* _Exercise aim_
How many of the lines below include "rdata"? Give the number and no other words.

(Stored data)
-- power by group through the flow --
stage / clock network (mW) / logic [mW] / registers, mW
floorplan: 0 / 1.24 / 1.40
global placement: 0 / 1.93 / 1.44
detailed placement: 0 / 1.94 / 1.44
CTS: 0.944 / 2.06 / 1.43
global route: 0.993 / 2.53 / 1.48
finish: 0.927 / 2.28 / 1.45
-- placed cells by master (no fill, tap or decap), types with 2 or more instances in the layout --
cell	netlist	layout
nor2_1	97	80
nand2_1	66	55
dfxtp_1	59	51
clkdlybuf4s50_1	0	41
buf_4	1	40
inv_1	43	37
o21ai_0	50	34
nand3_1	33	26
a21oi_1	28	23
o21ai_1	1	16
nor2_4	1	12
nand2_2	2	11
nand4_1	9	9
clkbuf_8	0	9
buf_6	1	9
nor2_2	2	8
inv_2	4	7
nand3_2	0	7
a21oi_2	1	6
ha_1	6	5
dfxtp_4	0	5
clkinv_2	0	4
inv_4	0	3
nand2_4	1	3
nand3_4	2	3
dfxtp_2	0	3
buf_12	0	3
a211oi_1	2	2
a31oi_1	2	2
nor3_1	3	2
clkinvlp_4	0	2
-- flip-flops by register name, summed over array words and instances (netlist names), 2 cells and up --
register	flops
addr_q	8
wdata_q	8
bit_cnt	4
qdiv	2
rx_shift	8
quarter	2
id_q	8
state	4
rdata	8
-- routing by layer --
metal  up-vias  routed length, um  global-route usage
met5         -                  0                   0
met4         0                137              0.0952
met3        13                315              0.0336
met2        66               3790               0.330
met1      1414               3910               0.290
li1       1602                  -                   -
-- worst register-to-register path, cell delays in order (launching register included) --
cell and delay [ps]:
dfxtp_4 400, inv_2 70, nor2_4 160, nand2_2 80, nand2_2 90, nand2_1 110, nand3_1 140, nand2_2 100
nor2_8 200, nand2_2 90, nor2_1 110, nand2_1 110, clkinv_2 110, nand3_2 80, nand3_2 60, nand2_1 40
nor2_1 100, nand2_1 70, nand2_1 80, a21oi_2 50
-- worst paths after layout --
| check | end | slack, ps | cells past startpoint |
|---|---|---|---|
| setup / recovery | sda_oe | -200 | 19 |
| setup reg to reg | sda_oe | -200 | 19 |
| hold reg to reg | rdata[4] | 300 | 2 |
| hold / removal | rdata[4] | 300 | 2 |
* * *
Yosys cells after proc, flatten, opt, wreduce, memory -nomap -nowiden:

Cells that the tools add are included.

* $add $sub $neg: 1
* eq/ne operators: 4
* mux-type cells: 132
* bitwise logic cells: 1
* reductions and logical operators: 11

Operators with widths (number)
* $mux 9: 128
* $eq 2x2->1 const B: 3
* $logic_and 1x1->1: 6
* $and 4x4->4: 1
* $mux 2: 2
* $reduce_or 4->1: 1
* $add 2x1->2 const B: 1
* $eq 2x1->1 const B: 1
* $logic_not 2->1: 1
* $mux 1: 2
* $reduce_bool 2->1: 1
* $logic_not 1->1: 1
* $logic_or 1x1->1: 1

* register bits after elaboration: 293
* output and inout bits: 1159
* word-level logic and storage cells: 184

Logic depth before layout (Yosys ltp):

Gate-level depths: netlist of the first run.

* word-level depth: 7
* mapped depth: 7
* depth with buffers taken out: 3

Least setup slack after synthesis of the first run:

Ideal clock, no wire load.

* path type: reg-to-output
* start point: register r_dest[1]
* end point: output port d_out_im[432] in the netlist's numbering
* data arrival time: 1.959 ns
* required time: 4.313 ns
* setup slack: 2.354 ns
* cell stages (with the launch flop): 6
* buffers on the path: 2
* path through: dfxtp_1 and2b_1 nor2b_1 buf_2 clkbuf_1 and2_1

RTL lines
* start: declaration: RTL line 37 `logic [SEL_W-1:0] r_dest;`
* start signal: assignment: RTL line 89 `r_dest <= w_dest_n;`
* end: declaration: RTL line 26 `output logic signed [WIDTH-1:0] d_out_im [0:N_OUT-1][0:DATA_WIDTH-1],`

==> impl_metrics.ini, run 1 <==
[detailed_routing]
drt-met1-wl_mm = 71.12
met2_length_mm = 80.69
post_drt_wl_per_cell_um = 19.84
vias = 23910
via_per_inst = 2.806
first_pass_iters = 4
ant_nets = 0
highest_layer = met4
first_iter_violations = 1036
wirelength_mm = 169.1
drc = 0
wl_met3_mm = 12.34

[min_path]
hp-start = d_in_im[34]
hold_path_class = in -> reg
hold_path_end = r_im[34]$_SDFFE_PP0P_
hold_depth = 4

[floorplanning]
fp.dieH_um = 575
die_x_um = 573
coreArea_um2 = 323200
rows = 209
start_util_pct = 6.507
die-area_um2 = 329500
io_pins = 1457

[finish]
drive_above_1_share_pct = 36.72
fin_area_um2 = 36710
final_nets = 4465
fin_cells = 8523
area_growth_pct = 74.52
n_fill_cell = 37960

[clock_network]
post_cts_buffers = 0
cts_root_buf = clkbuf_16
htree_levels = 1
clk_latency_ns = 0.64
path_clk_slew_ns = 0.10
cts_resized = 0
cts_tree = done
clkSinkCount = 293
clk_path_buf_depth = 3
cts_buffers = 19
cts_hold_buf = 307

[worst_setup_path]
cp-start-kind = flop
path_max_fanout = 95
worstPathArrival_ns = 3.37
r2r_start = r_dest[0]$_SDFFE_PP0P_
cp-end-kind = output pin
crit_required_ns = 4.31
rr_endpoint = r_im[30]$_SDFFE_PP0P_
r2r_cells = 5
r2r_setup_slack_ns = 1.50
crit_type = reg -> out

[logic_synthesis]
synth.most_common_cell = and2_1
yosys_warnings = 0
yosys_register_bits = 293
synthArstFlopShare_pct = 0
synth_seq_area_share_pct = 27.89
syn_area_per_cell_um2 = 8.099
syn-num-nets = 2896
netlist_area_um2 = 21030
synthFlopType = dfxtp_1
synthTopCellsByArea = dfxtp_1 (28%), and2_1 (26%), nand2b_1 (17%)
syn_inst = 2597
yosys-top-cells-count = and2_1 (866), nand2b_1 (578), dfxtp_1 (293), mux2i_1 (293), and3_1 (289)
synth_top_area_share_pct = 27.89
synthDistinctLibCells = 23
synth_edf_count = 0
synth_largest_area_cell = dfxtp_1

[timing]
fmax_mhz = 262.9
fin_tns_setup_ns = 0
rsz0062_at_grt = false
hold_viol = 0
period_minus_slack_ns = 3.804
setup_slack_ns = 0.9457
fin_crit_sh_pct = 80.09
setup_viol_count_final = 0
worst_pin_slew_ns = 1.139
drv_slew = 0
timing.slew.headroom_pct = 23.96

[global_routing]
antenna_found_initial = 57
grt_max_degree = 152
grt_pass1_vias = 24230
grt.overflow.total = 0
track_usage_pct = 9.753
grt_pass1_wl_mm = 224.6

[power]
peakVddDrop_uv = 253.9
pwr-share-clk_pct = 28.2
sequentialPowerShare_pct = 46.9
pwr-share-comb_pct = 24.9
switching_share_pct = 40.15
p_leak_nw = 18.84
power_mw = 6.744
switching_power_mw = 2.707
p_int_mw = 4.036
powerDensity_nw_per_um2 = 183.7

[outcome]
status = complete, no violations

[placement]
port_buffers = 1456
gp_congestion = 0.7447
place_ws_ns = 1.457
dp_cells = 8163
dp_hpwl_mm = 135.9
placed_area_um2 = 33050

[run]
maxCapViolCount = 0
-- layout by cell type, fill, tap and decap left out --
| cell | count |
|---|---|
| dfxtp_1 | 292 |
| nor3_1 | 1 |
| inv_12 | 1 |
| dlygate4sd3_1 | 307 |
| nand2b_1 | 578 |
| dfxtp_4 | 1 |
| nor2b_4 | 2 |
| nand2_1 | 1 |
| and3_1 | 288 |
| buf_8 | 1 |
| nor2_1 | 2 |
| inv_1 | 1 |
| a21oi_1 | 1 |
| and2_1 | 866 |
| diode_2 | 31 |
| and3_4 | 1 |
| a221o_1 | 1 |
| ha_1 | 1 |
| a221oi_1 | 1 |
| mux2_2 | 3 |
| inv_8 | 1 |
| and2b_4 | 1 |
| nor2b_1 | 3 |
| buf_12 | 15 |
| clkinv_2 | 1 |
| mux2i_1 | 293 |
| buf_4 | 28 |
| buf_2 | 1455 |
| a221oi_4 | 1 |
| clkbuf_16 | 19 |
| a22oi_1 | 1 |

* _Written response_
3